Breast Cancer From the Latina Perspective by Patricia Roca

I was diagnosed with early-stage breast cancer in 2019.  It was so shocking and ironic, and then not at the same time because I work in healthcare marketing and in breast cancer advocacy. I have been working with breast cancer patients for over 5 years. I’ve met so many brave women in that time, and the thought that I now had to be that brave was frightening.  My mother, who was diagnosed with early-stage breast cancer over 24 years ago, is also one of those brave women.

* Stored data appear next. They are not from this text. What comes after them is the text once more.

$ cat src/rtl/mem_lsu_pkg.sv
// Shared definitions for the load/store unit.
//   - RV32 funct3 width codes for loads and stores
//   - FSM state encoding for mem_lsu
//   - Width of the byte offset within a 32-bit word
//   - lsu_legal(): decides whether a request may touch memory
package mem_lsu_pkg;

    localparam logic [2:0] LSU_B  = 3'b000;
    localparam logic [2:0] LSU_H  = 3'b001;
    localparam logic [2:0] LSU_W  = 3'b010;
    localparam logic [2:0] LSU_BU = 3'b100;
    localparam logic [2:0] LSU_HU = 3'b101;

    localparam int LSU_OFF_W = 2;

    typedef enum logic [1:0] {
        ST_IDLE      = 2'd0,
        ST_ACCESS    = 2'd1,
        ST_LOAD_WAIT = 2'd2
    } lsu_state_e;

    // Unsigned widths exist only for loads, halfwords need even addresses,
    // words need word-aligned addresses; every other funct3 is rejected.
    function automatic logic lsu_legal(input logic                 we,
                                       input logic [2:0]           funct3,
                                       input logic [LSU_OFF_W-1:0] off);
        logic ok;
        case (funct3)
            LSU_B:   ok = 1'b1;
            LSU_H:   ok = ~off[0];
            LSU_W:   ok = (off == 2'b00);
            LSU_BU:  ok = ~we;
            LSU_HU:  ok = ~we & ~off[0];
            default: ok = 1'b0;
        endcase
        return ok;
    endfunction

endpackage

$ cat src/rtl/mem_lsu_align.sv
// Load data alignment: selects the addressed byte/halfword from a 32-bit
// memory word and sign- or zero-extends it according to funct3.
// Purely combinational so it can also sit behind a cache data path.
//   mem_rdata  in   32  raw memory word
//   offset     in   2   byte offset of the access within the word
//   funct3     in   3   RV32 load width code
//   ext        out  32  aligned, extended load result
module mem_lsu_align
    import mem_lsu_pkg::*;
(
    input  logic [31:0]          mem_rdata,
    input  logic [LSU_OFF_W-1:0] offset,
    input  logic [2:0]           funct3,
    output logic [31:0]          ext
);

    logic signed [7:0]  sel_b;
    logic signed [15:0] sel_h;

    always_comb begin
        case (offset)
            2'd0:    sel_b = mem_rdata[7:0];
            2'd1:    sel_b = mem_rdata[15:8];
            2'd2:    sel_b = mem_rdata[23:16];
            default: sel_b = mem_rdata[31:24];
        endcase
    end

    // Halfword accesses are always even, so only offset[1] picks the half.
    assign sel_h = offset[1] ? mem_rdata[31:16] : mem_rdata[15:0];

    always_comb begin
        case (funct3)
            LSU_B:   ext = 32'(sel_b);
            LSU_BU:  ext = {24'd0, sel_b};
            LSU_H:   ext = 32'(sel_h);
            LSU_HU:  ext = {16'd0, sel_h};
            default: ext = mem_rdata;
        endcase
    end

endmodule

When my mother had breast cancer, she received a lumpectomy with radiation. She was in her late 50’s when she was diagnosed.  The lumpectomy was successful and she is alive and well but had to have 2 more procedures after her initial lumpectomy and was left with a deformed breast.  My mother is an old-school, traditional Latina woman who would never talk about her experience really. Why? Because Latina women don’t talk about anything, they keep it all to themselves.  When it comes to their health and self-care, it comes last on the list because they are busy taking care of everyone else. My mother would never speak up about anything – she spoke very little English at the time.  And when you consider things like cultural beliefs and values where a doctor is seen as an authoritative figure – how dare you even question a doctor’s decision or opinion? You just do what the doctor says.

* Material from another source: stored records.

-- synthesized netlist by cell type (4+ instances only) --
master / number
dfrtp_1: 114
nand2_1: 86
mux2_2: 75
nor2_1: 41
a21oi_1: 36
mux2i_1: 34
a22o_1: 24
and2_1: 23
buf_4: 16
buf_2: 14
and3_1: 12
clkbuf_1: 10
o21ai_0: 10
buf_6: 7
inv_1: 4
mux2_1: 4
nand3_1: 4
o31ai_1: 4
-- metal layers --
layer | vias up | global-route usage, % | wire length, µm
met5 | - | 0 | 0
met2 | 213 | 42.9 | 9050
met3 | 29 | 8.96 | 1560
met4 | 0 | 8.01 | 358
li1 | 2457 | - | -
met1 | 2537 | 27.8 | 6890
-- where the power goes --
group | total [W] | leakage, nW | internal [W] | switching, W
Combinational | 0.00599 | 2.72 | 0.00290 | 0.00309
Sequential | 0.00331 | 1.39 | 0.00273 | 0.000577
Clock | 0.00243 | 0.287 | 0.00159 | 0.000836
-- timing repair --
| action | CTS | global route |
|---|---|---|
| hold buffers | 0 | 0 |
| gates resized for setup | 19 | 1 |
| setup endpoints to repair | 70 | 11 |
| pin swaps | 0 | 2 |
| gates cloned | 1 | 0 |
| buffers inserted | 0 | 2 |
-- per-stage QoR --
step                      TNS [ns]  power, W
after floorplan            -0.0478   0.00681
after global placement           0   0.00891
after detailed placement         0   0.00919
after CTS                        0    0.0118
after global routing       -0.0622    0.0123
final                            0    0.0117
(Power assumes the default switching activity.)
<file path="config.mk">
export PLATFORM = sky130hd
export DESIGN_NAME = mult_div_unit
export DESIGN_NICKNAME = d
export VERILOG_FILES = /design/src/rtl/mult_div_unit.sv
export SDC_FILE = /design/constraint.sdc
export NUM_CORES = 1
export LEC_CHECK = 0
export ABC_AREA = 0
export CAP_MARGIN = 20
export CORE_MARGIN = 2
export CORE_UTILIZATION = 30
export CTS_CLUSTER_SIZE = 40
export DETAILED_ROUTE_END_ITERATION = 8
export SETUP_SLACK_MARGIN = 0.15
export SLEW_MARGIN = 40
export SYNTH_ARGS = -nofsm -noshare
export SYNTH_HDL_FRONTEND = slang
export SYNTH_SLANG_ARGS = --single-unit
</file>
<file path="constraint.sdc">
create_clock -name clk -period 6.9 [get_ports clk]
set_input_delay 1.035 -clock clk [delete_from_list [all_inputs] [get_ports clk]]
set_output_delay 1.035 -clock clk [all_outputs]
set_load 0.01 [all_outputs]
</file>
<file path="src/rtl/mult_div_unit.sv">
// Iterative 32-bit multiply/divide unit holding the HI/LO registers.
// Ports: clk, rst; start/op/rs_data/rt_data launch an op; cancel aborts it;
// hi_we/lo_we/wdata implement mthi/mtlo; busy, done, hi, lo are outputs.
module mult_div_unit (
    input  logic        clk,
    input  logic        rst,
    input  logic        start,
    input  logic [1:0]  op,
    input  logic [31:0] rs_data,
    input  logic [31:0] rt_data,
    input  logic        cancel,
    input  logic        hi_we,
    input  logic        lo_we,
    input  logic [31:0] wdata,
    output logic        busy,
    output logic        done,
    output logic [31:0] hi,
    output logic [31:0] lo
);

    typedef enum logic [1:0] {
        S_IDLE,
        S_RUN,
        S_FIX
    } state_t;

    state_t      state_q, state_d;
    logic [4:0]  cnt_q, cnt_d;
    logic        is_div_q, is_div_d;
    logic        neg_quo_q, neg_quo_d;
    logic        neg_rem_q, neg_rem_d;
    logic [31:0] opnd_q, opnd_d;
    logic [31:0] rs_raw_q, rs_raw_d;
    logic [63:0] acc_q, acc_d;
    logic [31:0] hi_q, hi_d;
    logic [31:0] lo_q, lo_d;
    logic        done_q, done_d;

    // Operand magnitudes; op[0]=0 selects the signed flavour.
    logic        rs_neg, rt_neg;
    logic [31:0] rs_mag, rt_mag;

    assign rs_neg = ~op[0] & rs_data[31];
    assign rt_neg = ~op[0] & rt_data[31];
    assign rs_mag = rs_neg ? (32'd0 - rs_data) : rs_data;
    assign rt_mag = rt_neg ? (32'd0 - rt_data) : rt_data;

    // Multiply step: acc = {partial, multiplier}; add on the
    // low multiplier bit, then shift the whole pair right.
    logic [32:0] mul_sum;
    logic [63:0] mul_next;

    assign mul_sum  = {1'b0, acc_q[63:32]}
                    + (acc_q[0] ? {1'b0, opnd_q} : 33'd0);
    assign mul_next = {mul_sum, acc_q[31:1]};

    // Divide step: acc = {remainder, dividend/quotient}. The
    // remainder stays below 2^31 until the final step, so a
    // 33-bit trial subtract is wide enough.
    logic [32:0] div_trial;
    logic        div_ok;
    logic [63:0] div_next;

    assign div_trial = acc_q[63:31] - {1'b0, opnd_q};
    assign div_ok    = ~div_trial[32];
    assign div_next  = {div_ok ? div_trial[31:0] : acc_q[62:31],
                        acc_q[30:0], div_ok};

    // Final sign correction.
    logic [63:0] prod_fix;
    logic [31:0] quo_fix, rem_fix;
    logic [31:0] fix_hi, fix_lo;

    assign prod_fix = neg_quo_q ? (64'd0 - acc_q) : acc_q;
    assign quo_fix  = neg_quo_q ? (32'd0 - acc_q[31:0]) : acc_q[31:0];
    assign rem_fix  = neg_rem_q ? (32'd0 - acc_q[63:32]) : acc_q[63:32];

    always_comb begin
        fix_hi = prod_fix[63:32];
        fix_lo = prod_fix[31:0];
        if (is_div_q) begin
            if (opnd_q == 32'd0) begin
                // Divide by zero reports the untouched dividend.
                fix_hi = rs_raw_q;
                fix_lo = 32'hFFFF_FFFF;
            end else begin
                fix_hi = rem_fix;
                fix_lo = quo_fix;
            end
        end
    end

    always_comb begin
        state_d   = state_q;
        cnt_d     = cnt_q;
        is_div_d  = is_div_q;
        neg_quo_d = neg_quo_q;
        neg_rem_d = neg_rem_q;
        opnd_d    = opnd_q;
        rs_raw_d  = rs_raw_q;
        acc_d     = acc_q;
        hi_d      = hi_q;
        lo_d      = lo_q;
        done_d    = 1'b0;

        unique case (state_q)
            S_IDLE: begin
                if (hi_we) begin
                    hi_d = wdata;
                end
                if (lo_we) begin
                    lo_d = wdata;
                end
                if (start && !cancel) begin
                    state_d   = S_RUN;
                    cnt_d     = 5'd0;
                    is_div_d  = op[1];
                    neg_quo_d = rs_neg ^ rt_neg;
                    neg_rem_d = rs_neg;
                    rs_raw_d  = rs_data;
                    opnd_d    = op[1] ? rt_mag : rs_mag;
                    acc_d     = {32'd0, op[1] ? rs_mag : rt_mag};
                end
            end
            S_RUN: begin
                if (cancel) begin
                    state_d = S_IDLE;
                end else begin
                    acc_d = is_div_q ? div_next : mul_next;
                    cnt_d = cnt_q + 5'd1;
                    if (cnt_q == 5'd31) begin
                        state_d = S_FIX;
                    end
                end
            end
            S_FIX: begin
                state_d = S_IDLE;
                if (!cancel) begin
                    hi_d   = fix_hi;
                    lo_d   = fix_lo;
                    done_d = 1'b1;
                end
            end
            default: begin
                state_d = S_IDLE;
            end
        endcase
    end

    always_ff @(posedge clk or posedge rst) begin
        if (rst) begin
            state_q   <= S_IDLE;
            cnt_q     <= 5'd0;
            is_div_q  <= 1'b0;
            neg_quo_q <= 1'b0;
            neg_rem_q <= 1'b0;
            opnd_q    <= 32'd0;
            rs_raw_q  <= 32'd0;
            acc_q     <= 64'd0;
            hi_q      <= 32'd0;
            lo_q      <= 32'd0;
            done_q    <= 1'b0;
        end else begin
            state_q   <= state_d;
            cnt_q     <= cnt_d;
            is_div_q  <= is_div_d;
            neg_quo_q <= neg_quo_d;
            neg_rem_q <= neg_rem_d;
            opnd_q    <= opnd_d;
            rs_raw_q  <= rs_raw_d;
            acc_q     <= acc_d;
            hi_q      <= hi_d;
            lo_q      <= lo_d;
            done_q    <= done_d;
        end
    end

    assign busy = (state_q != S_IDLE);
    assign done = done_q;
    assign hi   = hi_q;
    assign lo   = lo_q;

endmodule

</file>
; ---- After elaboration in Yosys (flattened, before gate mapping)
; Cells that the tools add are included.
[totals]
register_bits = 203
elab_cells = 77
[op_classes]
add_sub_neg = 8
eq_ne = 9
n_mux = 32
bitwise = 5
reduce_logical = 12
[op_table]
columns = operator, count
row1 = 32-bit 2-to-1 mux, 16
row2 = 64-bit 2-to-1 mux, 4
row3 = 32-bit one-hot mux with 2 select lines, 2
row4 = 64-bit one-hot mux with 2 select lines, 1
row5 = 1-bit by 32-bit subtractor with 32-bit output (first input constant), 4
row6 = 1-bit by 64-bit subtractor with 64-bit output (first input constant), 1
row7 = 32-bit by 32-bit adder with 33-bit output, 1
row8 = 33-bit by 32-bit subtractor with 33-bit output, 1
row9 = 32-bit logical NOT, 1
row10 = 5-bit 2-to-1 mux, 2
row11 = 2-bit != test (second input constant), 5
row12 = 5-bit one-hot mux with 2 select lines, 1
row13 = 3-bit AND reduction, 3
row14 = 2-bit 2-to-1 mux, 3
row15 = 2-bit nonzero test, 3
row16 = 5-bit by 1-bit adder with 5-bit output (second input constant), 1
row17 = 5-bit == test (second input constant), 1
row18 = 2-bit one-hot mux with 2 select lines, 1
row19 = 2-bit AND reduction, 2
row20 = 3-bit != test (second input constant), 1
row21 = 1-bit bitwise AND, 2
row22 = 2-bit by 1-bit == test with 1-bit output (second input constant), 1
row23 = 2-bit == test (second input constant), 1
row24 = 2-bit logical NOT, 1
row25 = 5 further kinds, 7

; ---- Logic depth before layout (Yosys ltp)
[depth]
word_depth = 6
mapped_depth = 15
depth_no_buf = 14

; ---- Least setup slack after synthesis
; Ideal clock, no wire load.
[synth_path]
kind = in2reg
start = input port rt_data[7]
end = register acc_q[25]
setup_ps = 124
t_arrival_ps = 3503
path_slack_ps = 3273
cell_stages = 9
n_path_buf = 0
path_cell_list = or4_4 or4_4 nor3b_4 nand2_2 or4_4 o31ai_4 xor2_1 a21oi_1 a211o_1
[synth_between]
elab_chain_cells = 5
[synth_rtl]
columns = element, line_no
row1 = "start, declared", 10  ; input logic [31:0] rt_data,
row2 = 1-bit by 32-bit subtractor with 32-bit output, 46  ; assign rt_mag = rt_neg ? (32'd0 - rt_data) : rt_data;
row3 = 32-bit 2-to-1 mux, 46
row4 = 32-bit 2-to-1 mux, 122  ; acc_d = {32'd0, op[1] ? rs_mag : rt_mag};
row5 = 64-bit 2-to-1 mux, 114  ; if (start && !cancel) begin
row6 = 64-bit one-hot mux with 2 select lines, 106  ; unique case (state_q)
row7 = "end signal, assigned", 159  ; acc_q <= 64'd0;
row8 = "end signal, assigned", 171  ; acc_q <= acc_d;
row9 = "end, declared", 34  ; logic [63:0] acc_q, acc_d;
; No other way between the ends. The select of a mux whose other input is x is not followed.
; A chain may end at the register's enable or synchronous reset.

; ---- Final worst setup path
[layout_path]
start = register acc_q[8]
end = register hi_q[3], in the netlist hi[3]
[layout_between]
elab_chain_cells = 5
[layout_rtl]
columns = element, line_no
row1 = 1-bit by 64-bit subtractor with 64-bit output, 74  ; assign prod_fix = neg_quo_q ? (64'd0 - acc_q) : acc_q;
row2 = 64-bit 2-to-1 mux, 74
row3 = 32-bit 2-to-1 mux, 81  ; if (is_div_q) begin
row4 = 32-bit 2-to-1 mux, 138  ; if (!cancel) begin
row5 = 32-bit one-hot mux with 2 select lines, 106
row6 = "end signal, assigned", 172  ; hi_q <= hi_d;
row7 = "end, declared", 35  ; logic [31:0] hi_q, hi_d;
; No other way between the ends. The select of a mux whose other input is x is not followed.

==> results_dict.tcl <==
set metrics [dict create \
    cts_max_level 1 \
    final_wirelength_um 67500 \
    p_total_mw 7.84 \
    design.die.area_um2 58100 \
    post_cts_gate_resize_count 0 \
    grt_antenna_before_repair 1 \
    post_route_cells_drive_above_1_share 0.0521 \
    wl_per_cell_um 22.3 \
    worstMarginPinSlew_ps 825 \
    grt_pass1_wl_um 101000 \
    leakage_nw 8.31 \
    mapped_area_um2 16900 \
    irDropWorstVdd_mv 0.160 \
    antenna_cells 0 \
    number_of_flops_mapped_to_enable_cells_by_yosys 0 \
    multi_input_comb_area_um2 11000 \
    async_reset_ff_frac 1.00 \
    max_cap_violations 0 \
    total_congestion_overflow_after_global_routing 0 \
    number_of_drc_violations_after_detailed_routing 0 \
    clock_sinks 203 \
    insertion_delay_of_the_later_clocked_pin_in_the_worst_skew_pair_ps 580 \
    yosysWarningCount 0 \
    setup_viol_count_final 0 \
    synth_cells 2197 \
    cts.hold.buffers_added 0 \
    place_hpwl_um 51600 \
    setup.worst_path.end_class "flop" \
    initialDrtViolationCount 1829 \
    path_class "flop to flop" \
    max_freq_mhz 243 \
    cts.repair_timing.setup_buffer_count 0 \
    layout-area-overhead-vs-synth_pct 18.8 \
    number_of_buffers_created_by_cts 25 \
    maxSlewViolCount 0 \
    yosysUniqueCellTypes 84 \
    core_region_area_um2 55300 \
    setup_repair_after_global_routing_missed_its_margin "no" \
    io_buffer_count 169 \
    cts_tree "built" \
    clkSlewWorstSetupHoldPaths_ps 60 \
    finalCriticalPeriod_ps 4110 \
    layout.area.seq_um2 5080 \
    postSynthRegisterBits 203 \
    cts.root.buffer_cell "sky130_fd_sc_hd__clkbuf_16" \
    synth_top_cell_by_area "sky130_fd_sc_hd__dfrtp_1" \
    path_max_fanout 12 \
    timing.slew.headroom 0.450 \
    nNetsFinal 2441 \
    ant_nets 0 \
    setup.worst_path.start_class "flop" \
    die_x_um 241 \
    dieHeight_um 241 \
    finalWeightedCongestion 0.974 \
    final_design_area_no_fill_um2 20000 \
    syn_avg_cell_area_um2 7.67 \
    1st_pass_router_iterations 6 \
    rows 86 \
    synth.top_cells.by_area "sky130_fd_sc_hd__dfrtp_1 30%, sky130_fd_sc_hd__o21ai_0 7.4%, sky130_fd_sc_hd__nand2_1 6.8%" \
    critical_path_required_ps 7320 \
    ioPinCount 170 \
    post_synthesis_net_count 2373 \
    hold_class "flop to flop" \
    post_route_setup_tns_ps 0 \
    num-fill-cells 5819 \
    cts_max_path_buffers 3 \
    grt_util_all_layers 0.228 \
    synth-seq-area-share 0.301 \
    drt-vias-per-instance 5.68 \
    dpl-instance-area_um2 19100 \
    critical_path_arrival_ps 4530 \
    post-synth-top-area-fraction 0.301 \
    grt_max_degree 116 \
    powerDensity_nw_per_um2 391 \
    first_global_vias 16118 \
    outcome "complete, no violations" \
    finalHoldViolCount 0 \
    dr_total_vias 17210 \
    finalCritPeriodShare 0.595 \
    ys_dominant_reg_cell "sky130_fd_sc_hd__dfrtp_1" \
    starting_density_of_the_core 0.305 \
    clock-skew-final_ps 16.0 \
]
==> placed cells by master, fill, tap and decap left out, drive strengths merged, types with 6 or more instances in the layout <==
cell type        n
nand4b           6
or3             26
clkbuf          27
or4             15
a211oi          15
a21oi          194
xor2            84
nor2b           16
a21o            25
o31ai           33
o221ai           6
nand4           16
o21bai           7
o211ai          21
nor2           188
and3            18
clkinv          10
nand2b          18
nor4            21
o41ai           14
nand2          308
buf             27
inv             61
o22ai           37
xnor2          115
nor3            49
a221oi           6
nand3           35
dfrtp          203
clkdlybuf4s50  167
a31oi           11
o21a            17
ha              70
o21ai          256
a22oi           23
or2             11
mux2i           59
==> cell type report <==
| cell class | instances | area share |
|---|---|---|
| well taps | 748 | 0.0467 |
| clock inverters | 18 | 0.0101 |
| inverters | 60 | 0.0119 |
| multi-input cells | 1781 | 0.550 |
| flip-flops and latches | 203 | 0.254 |
| repair buffers | 194 | 0.0955 |
| clock buffers | 27 | 0.0321 |
==> worst max-delay path: stages (launching register included) <==
cell and delay (ps):
sky130_fd_sc_hd__dfrtp_1 500, sky130_fd_sc_hd__or4_4 600, sky130_fd_sc_hd__nor4_1 300, sky130_fd_sc_hd__or3b_2 570, sky130_fd_sc_hd__nand4b_1 660, sky130_fd_sc_hd__o21a_1 410
sky130_fd_sc_hd__xor2_1 130, sky130_fd_sc_hd__o21ai_0 470, sky130_fd_sc_hd__nand2_1 110, sky130_fd_sc_hd__o21ai_0 100, sky130_fd_sc_hd__o21ai_0 100
==> logic make-up (layout without fill, tap and decap cells) <==
logic type,after synthesis,count (layout),share of synthesized area
and+or+nand+nor,749,749,0.206
xor gates and xnor gates,199,199,0.103
muxes,61,61,0.0364
DFF,203,203,0.301
buffers and inverters,213,299,0.0486
AOI/OAI and AO/OA,700,700,0.250
adders and majority gates,72,72,0.0543
==> per-stage QoR <==
step	util	setup slack (ps)	std cells	hold WS, ps
3_5_place_dp	0.346	2390	2985	466
5_1_grt	0.362	2570	3031	497
3_3_place_gp	0.345	2240	2983	463
4_1_cts	0.362	2870	3030	482
6_report	0.362	2790	3031	481
2_1_floorplan	-	326	2197	440
==> state kept, by name, indices dropped and copies added, names as in the netlist <==
register   count
acc_q         64
cnt_q          5
done           1
hi            32
is_div_q       1
lo            32
neg_quo_q      1
neg_rem_q      1
opnd_q        32
rs_raw_q      32
state_q        2
==> path summary, 6_finish.rpt <==
kind / slack [ps] / depth (start not counted) / startpoint / endpoint
worst max-delay path: 2790 / 10 / acc_q[8]$_DFFE_PP0P_ / hi[3]$_DFFE_PP0P_
worst min-delay path: 480 / 2 / hi[0]$_DFFE_PP0P_ / hi[0]$_DFFE_PP0P_
worst max register to register: 2790 / 10 / acc_q[8]$_DFFE_PP0P_ / hi[3]$_DFFE_PP0P_
worst min register to register: 480 / 2 / hi[0]$_DFFE_PP0P_ / hi[0]$_DFFE_PP0P_
max in group asynchronous: 4980 / 3 / rst / hi[13]$_DFFE_PP0P_
min in group asynchronous: 930 / 2 / rst / acc_q[50]$_DFFE_PP0P_
==> power by group <==
part / internal [mW] / switching, mW / total (mW)
sequential: 1.48 / 0.638 / 2.12
combinational: 1.78 / 2.54 / 4.32
clock: 0.795 / 0.601 / 1.40
total: 4.05 / 3.78 / 7.84
==> cell usage after synthesis, drive strengths merged (5+ instances only) <==
cell type / instances
a211oi: 15
a21o: 25
a21oi: 194
a221oi: 6
a22oi: 23
a31oi: 11
and3: 18
buf: 25
clkbuf: 128
dfrtp: 203
ha: 70
inv: 59
mux2i: 59
nand2: 308
nand2b: 18
nand3: 35
nand4: 16
nand4b: 6
nor2: 188
nor2b: 16
nor3: 49
nor3b: 5
nor4: 21
o211ai: 21
o21a: 17
o21ai: 256
o21bai: 7
o221ai: 6
o22ai: 37
o31ai: 33
o41ai: 14
or2: 11
or3: 26
or4: 15
xnor2: 115
xor2: 84
==> per-layer routing <==
layer	up-vias	GRT usage	wire length [µm]
met2	767	0.357	30300
li1	7979	-	-
met4	0	0.0769	2460
met1	8338	0.327	29800
met3	126	0.0248	4910
met5	-	0	0
Power figures use the tool's default switching activity.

While I may never know my mother’s full experience, I know that I can say with certainty that our experiences were on opposite sides of the spectrum.  My experience began with information overload.  From MRI’s, to breast surgeons, to plastic surgeons–everything happens so quickly.  But the difference for me was, I was well versed in breast cancer and breast reconstruction. I knew what to ask, what to challenge and that my decisions were MY decisions, and no one else’s. I knew how to advocate for myself, and I realize now how lucky I am for that.

In the process, I also learned a few things. I started doing research about breast cancer and the Latina population, and found that breast cancer is the #1 cause of cancer death in Latina women, and that they are often diagnosed with more advanced stages of the disease.  A lot of this has to do with access to care, not doing annual screenings, or not following up after an abnormal screening result.  Even once they are diagnosed, they are less likely to receive timely treatment. And while there are programs in place to help enhance communication between patients and care teams, the disparities still exist.

I’m blessed and grateful and have learned so much about myself in the last two years. I’ve learned that you can turn the negatives into positives and see things as a blessing.  And being able to look back at my mother’s experience and compare it to mine, and wanting to learn more about and support my Latina community, that is a blessing. I know that there is more that needs to be done in the Latina community to increase awareness, to educate and to reduce overall disparities in treatment and outcomes, and I’m here to support that mission in any way possible.

I’m happy to report that I am doing well after my double mastectomy and breast construction.  I also have to take hormone therapy for 5-10 years, but I am living my best life today– happy and blessed. If I have any advice to give to my fellow Latinas, young and old – Self-care is important; If you don’t put yourself first, you won’t be able to take care of anyone.  When it comes to breast cancer– it is absolutely so important to do your monthly self-exams, get your annual  mammograms, spread the word – tell your sisters, cousins, aunts, friends, mothers, daughters and grandmothers.  Teach each other, support each other.  And NEVER, EVER be afraid to ask questions or challenge what your doctors is saying, because in the end, the decisions you make about your health are yours to make and yours to live with.  So love yourself first, and take care of YOU first.